De vestibule bleef behouden als inkomruimte en belangrijke verticale circulatie. Een nieuwe trappartij verbindt de vestibule met de feestzaal en verknoopt de foyer, de toren en de omliggende gaanderijen in één vloeiende beweging met elkaar.
Overal is ruimte gemaakt voor kunst, horeca en ontmoeting. Achter de filmzaal, in de oude bühne, verschaft de publieke toegang naar de bovenste filmzalen in een geheel eigen, geborgen sfeer, de zachte prélude naar de film.
Toonbeeld van hergebruik
“In onze benadering tonen we veel respect voor het verleden. We blazen nieuw leven in een oud gebouw en versmelten hierbij het enthousiast collectief geheugen van de Mechelenaars met de hedendaagse wens van een stadsbioscoop”, klinkt het bij de ontwerpers.

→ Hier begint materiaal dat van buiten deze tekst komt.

Source: an optimization exercise on an open RTL-to-GDS flow (aim: small area, a short achievable clock period and few clock cycles per item). Production flows keep margins and buffers that such runs may drop. Where RTL was checked, it was by simulation tests only, not by an equivalence proof against the original. Power figures rest on the tool's default switching activity, not on a simulated workload.

==> module page_frame_replacement_top, before the edit <==
module page_frame_replacement_top #(
  parameter int NUM_FRAMES  = pfr_pkg::NUM_FRAMES_DEF,
  parameter int STAMP_WIDTH = pfr_pkg::STAMP_WIDTH_DEF
) (
  input  logic          clk,
  input  logic          rst,
  input  logic          start,
  output logic          busy,
  input  pfr_pkg::cmd_t cmd,
  output logic          done,
  output pfr_pkg::rsp_t rsp,
  input  logic          cfg_valid,
  output logic          cfg_ready,
  input  logic          cfg_data
);
  localparam int NF = 16;
  localparam logic [1:0] M_PASS0 = 2'd0;   
  localparam logic [1:0] M_PASS1 = 2'd1;   
  localparam logic [1:0] M_PASS2 = 2'd2;   
  localparam logic [1:0] M_PASS3 = 2'd3;   
  logic [NF-1:0] occ_bits;
  logic [NF-1:0] use_bits;
  logic [NF-1:0] dirty_bits;
  logic [3:0]    hand;
  logic          policy;
  logic [NF-1:0][NF-1:0] age;   
  logic [1:0]    mode;          
  logic          pend;          
  logic          acc;
  logic          req_alloc, is_touch, is_rel;
  logic          clk_ev, any_a, defer, do_alloc;
  logic [NF-1:0] idx_oh;
  logic          idx_occ;
  logic          all_occ;
  logic [NF-1:0] free_oh;
  logic [NF-1:0] lru_oh;
  logic [NF-1:0] clk_oh;
  logic [NF-1:0] vic_oh;
  logic [3:0]    vic_idx;
  logic [3:0]    hand_next;
  logic [NF-1:0] hmask;       
  logic [NF-1:0] cand, cand_hi;
  logic [31:0]   dbl, dbl_seen;   
  logic [NF-1:0] clr_use;
  logic [NF-1:0] grant, tch, rel, stamp;
  assign pend      = (mode != M_PASS0);
  assign busy      = pend;
  assign cfg_ready = 1'b1;
  always_comb begin
    acc       = start && !pend;
    req_alloc = acc && (cmd.opcode == pfr_pkg::OP_ALLOC);
    is_touch  = acc && (cmd.opcode == pfr_pkg::OP_TOUCH);
    is_rel    = acc && (cmd.opcode == pfr_pkg::OP_RELEASE);
    idx_oh    = NF'(1) << cmd.frame_index;
    idx_occ   = occ_bits[cmd.frame_index];
    all_occ = &occ_bits;
    clk_ev  = all_occ && !policy;
    any_a   = |(~use_bits & ~dirty_bits);
    defer   = req_alloc && clk_ev && !any_a;
    do_alloc = (req_alloc && !defer) || pend;
    for (int i = 0; i < NF; i++) begin
      free_oh[i] = !occ_bits[i];
      for (int k = 0; k < i; k++) begin
        if (!occ_bits[k]) free_oh[i] = 1'b0;
      end
    end
    for (int i = 0; i < NF; i++) begin
      lru_oh[i] = 1'b1;
      for (int j = 0; j < NF; j++) begin
        if (j < i) lru_oh[i] = lru_oh[i] & !age[j][i];
        if (j > i) lru_oh[i] = lru_oh[i] & age[i][j];
      end
    end
    for (int i = 0; i < NF; i++) hmask[i] = (4'(i) >= hand);
    unique case (mode)
      M_PASS0: cand = ~use_bits & ~dirty_bits;
      M_PASS1: cand = ~use_bits;
      M_PASS2: cand = ~dirty_bits;
      default: cand = '1;
    endcase
    cand_hi = cand & hmask;
    dbl     = {cand, cand_hi};
    for (int i = 0; i < 32; i++) begin
      dbl_seen[i] = 1'b0;
      for (int k = 0; k <= i; k++) begin
        if (dbl[k]) dbl_seen[i] = 1'b1;
      end
    end
    clk_oh = (cand_hi & ~{dbl_seen[14:0], 1'b0}) | (cand & ~dbl_seen[30:15]);
    hand_next = '0;
    for (int i = 0; i < NF; i++) begin
      if (clk_oh[i]) hand_next = hand_next | 4'(i + 1);
    end
    if (!all_occ)    vic_oh = free_oh;
    else if (policy) vic_oh = lru_oh;
    else             vic_oh = clk_oh;
    vic_idx = '0;
    for (int i = 0; i < NF; i++) begin
      if (vic_oh[i]) vic_idx = vic_idx | 4'(i);
    end
    unique case (mode)
      M_PASS0: clr_use = '0;
      M_PASS1: clr_use = (hmask & ~dbl_seen[15:0]) | ~dbl_seen[31:16];
      default: clr_use = '1;
    endcase
    grant = do_alloc ? vic_oh : '0;
    tch   = is_touch ? (idx_oh & occ_bits) : '0;
    rel   = is_rel ? (idx_oh & occ_bits) : '0;
    stamp = grant | tch;
  end
  always_ff @(posedge clk) begin
    if (rst) begin
      occ_bits <= '0;
      hand     <= '0;
      policy   <= 1'b0;
      done     <= 1'b0;
      mode     <= M_PASS0;
    end else begin
      done <= (acc && !defer) || pend;
      if (defer) begin
        if (|(~use_bits))        mode <= M_PASS1;
        else if (|(~dirty_bits)) mode <= M_PASS2;
        else                     mode <= M_PASS3;
      end else begin
        mode <= M_PASS0;
      end
      if (cfg_valid) policy <= cfg_data;
      occ_bits <= grant | (occ_bits & ~rel);
      if (do_alloc && clk_ev) hand <= hand_next;
    end
  end
  always_ff @(posedge clk) begin
    use_bits   <= grant | tch | (use_bits & ~clr_use);
    dirty_bits <= (cmd.is_write ? tch : '0) | (dirty_bits & ~grant);
  end
  always_ff @(posedge clk) begin
    rsp.result_frame <= do_alloc ? vic_idx : cmd.frame_index;
    rsp.victim_dirty <= do_alloc && all_occ && |(vic_oh & dirty_bits);
    if (do_alloc)                 rsp.status <= all_occ ? pfr_pkg::ST_EVICT : pfr_pkg::ST_FREE;
    else if (is_touch && idx_occ) rsp.status <= pfr_pkg::ST_TOUCH;
    else if (is_rel && idx_occ)   rsp.status <= pfr_pkg::ST_RELEASE;
    else                          rsp.status <= pfr_pkg::ST_REJECT;
  end
  always_ff @(posedge clk) begin
    for (int i = 0; i < NF; i++) begin
      for (int j = i + 1; j < NF; j++) begin
        if (stamp[i])      age[i][j] <= 1'b0;
        else if (stamp[j]) age[i][j] <= 1'b1;
      end
    end
  end
endmodule
Settings: LEC_CHECK=0, CAP_MARGIN=20, CORE_MARGIN=2, CORE_UTILIZATION=40, SETUP_SLACK_MARGIN=2.0, SLEW_MARGIN=20; clock period 5.0 ns.
run.sh (not shown) runs the stock make flow with config.mk's settings and CLKGATE_MAP_FILE= SYNTH_SCRIPT=/design/flow/synth_recipe.tcl, a recipe that flattens the netlist after the stock synthesis.
The starting point went through all stages and came out clean.
Testbench counts at the start, summed over its fixed seeds: cycles 6,620, requests 6,400.
==> next run, changes <==
--- a/flow/design.v
+++ b/flow/design.v
@@ -37,8 +37,4 @@
 );
   localparam int NF = 16;
-  localparam logic [1:0] M_PASS0 = 2'd0;   
-  localparam logic [1:0] M_PASS1 = 2'd1;   
-  localparam logic [1:0] M_PASS2 = 2'd2;   
-  localparam logic [1:0] M_PASS3 = 2'd3;   
   logic [NF-1:0] occ_bits;
   logic [NF-1:0] use_bits;
@@ -47,5 +43,5 @@
   logic          policy;
   logic [NF-1:0][NF-1:0] age;   
-  logic [1:0]    mode;          
+  logic          want_nu, want_nd;
   logic          pend;          
   logic          acc;
@@ -66,5 +62,5 @@
   logic [NF-1:0] clr_use;
   logic [NF-1:0] grant, tch, rel, stamp;
-  assign pend      = (mode != M_PASS0);
+  assign pend      = !(want_nu && want_nd);
   assign busy      = pend;
   assign cfg_ready = 1'b1;
@@ -95,10 +91,5 @@
     end
     for (int i = 0; i < NF; i++) hmask[i] = (4'(i) >= hand);
-    unique case (mode)
-      M_PASS0: cand = ~use_bits & ~dirty_bits;
-      M_PASS1: cand = ~use_bits;
-      M_PASS2: cand = ~dirty_bits;
-      default: cand = '1;
-    endcase
+    cand = ~(use_bits & {NF{want_nu}}) & ~(dirty_bits & {NF{want_nd}});
     cand_hi = cand & hmask;
     dbl     = {cand, cand_hi};
@@ -121,9 +112,7 @@
       if (vic_oh[i]) vic_idx = vic_idx | 4'(i);
     end
-    unique case (mode)
-      M_PASS0: clr_use = '0;
-      M_PASS1: clr_use = (hmask & ~dbl_seen[15:0]) | ~dbl_seen[31:16];
-      default: clr_use = '1;
-    endcase
+    if (!want_nu)      clr_use = '1;
+    else if (!want_nd) clr_use = (hmask & ~dbl_seen[15:0]) | ~dbl_seen[31:16];
+    else               clr_use = '0;
     grant = do_alloc ? vic_oh : '0;
     tch   = is_touch ? (idx_oh & occ_bits) : '0;
@@ -137,14 +126,10 @@
       policy   <= 1'b0;
       done     <= 1'b0;
-      mode     <= M_PASS0;
+      want_nu  <= 1'b1;
+      want_nd  <= 1'b1;
     end else begin
       done <= (acc && !defer) || pend;
-      if (defer) begin
-        if (|(~use_bits))        mode <= M_PASS1;
-        else if (|(~dirty_bits)) mode <= M_PASS2;
-        else                     mode <= M_PASS3;
-      end else begin
-        mode <= M_PASS0;
-      end
+      want_nu <= !defer || !(&use_bits);
+      want_nd <= !defer || ((&use_bits) && !(&dirty_bits));
       if (cfg_valid) policy <= cfg_data;
       occ_bits <= grant | (occ_bits & ~rel);
Outcome:
- The new run completed with no timing, DRC or antenna violations
- via count barely changes
- worst hold slack got worse by 0.0060 ns
- register-to-register slack hardly moves
- wire length falls by 0.78%
- die area falls by 0.72%
- worst setup slack barely changes
- maximum frequency stays flat
- total power rises by about 1.5%
- sequential share of layout area falls by 0.63 points
- utilization rises by 0.92 points
- non-clock buffer count rises by 9
Only the layout flow was run in the second run of this note; the RTL was not checked for function there.

========
== red ==
The RTL this note starts from:
==> flow/design.v <==
package pfr_pkg;
  localparam int NUM_FRAMES_DEF  = 16;
  localparam int STAMP_WIDTH_DEF = 32;
  localparam logic [1:0] OP_ALLOC   = 2'd0;
  localparam logic [1:0] OP_TOUCH   = 2'd1;
  localparam logic [1:0] OP_RELEASE = 2'd2;
  localparam logic [2:0] ST_FREE    = 3'd0;
  localparam logic [2:0] ST_EVICT   = 3'd1;
  localparam logic [2:0] ST_TOUCH   = 3'd2;
  localparam logic [2:0] ST_RELEASE = 3'd3;
  localparam logic [2:0] ST_REJECT  = 3'd4;
  typedef struct packed {
    logic [1:0] opcode;
    logic [3:0] frame_index;
    logic       is_write;
  } cmd_t;
  typedef struct packed {
    logic [3:0] result_frame;
    logic [2:0] status;
    logic       victim_dirty;
  } rsp_t;
endpackage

“Àlle ruimtes in het gebouw behouden hun oorspronkelijke kwaliteiten en identiteit. De nieuwe functie voelt als een verlenging van de capaciteiten die reeds aanwezig waren in het gebouw. Dit is een belangrijke stap naar het dynamisch behoud van erfgoedpanden en circulariteit voor de stad. Wij bouwen verder op het vakmanschap van de mensen voor ons, en her-talen het gebouw voor de huidige maatschappij én de generaties na ons. Dit is doordacht, minzaam slim én duurzaam tegelijkertijd.”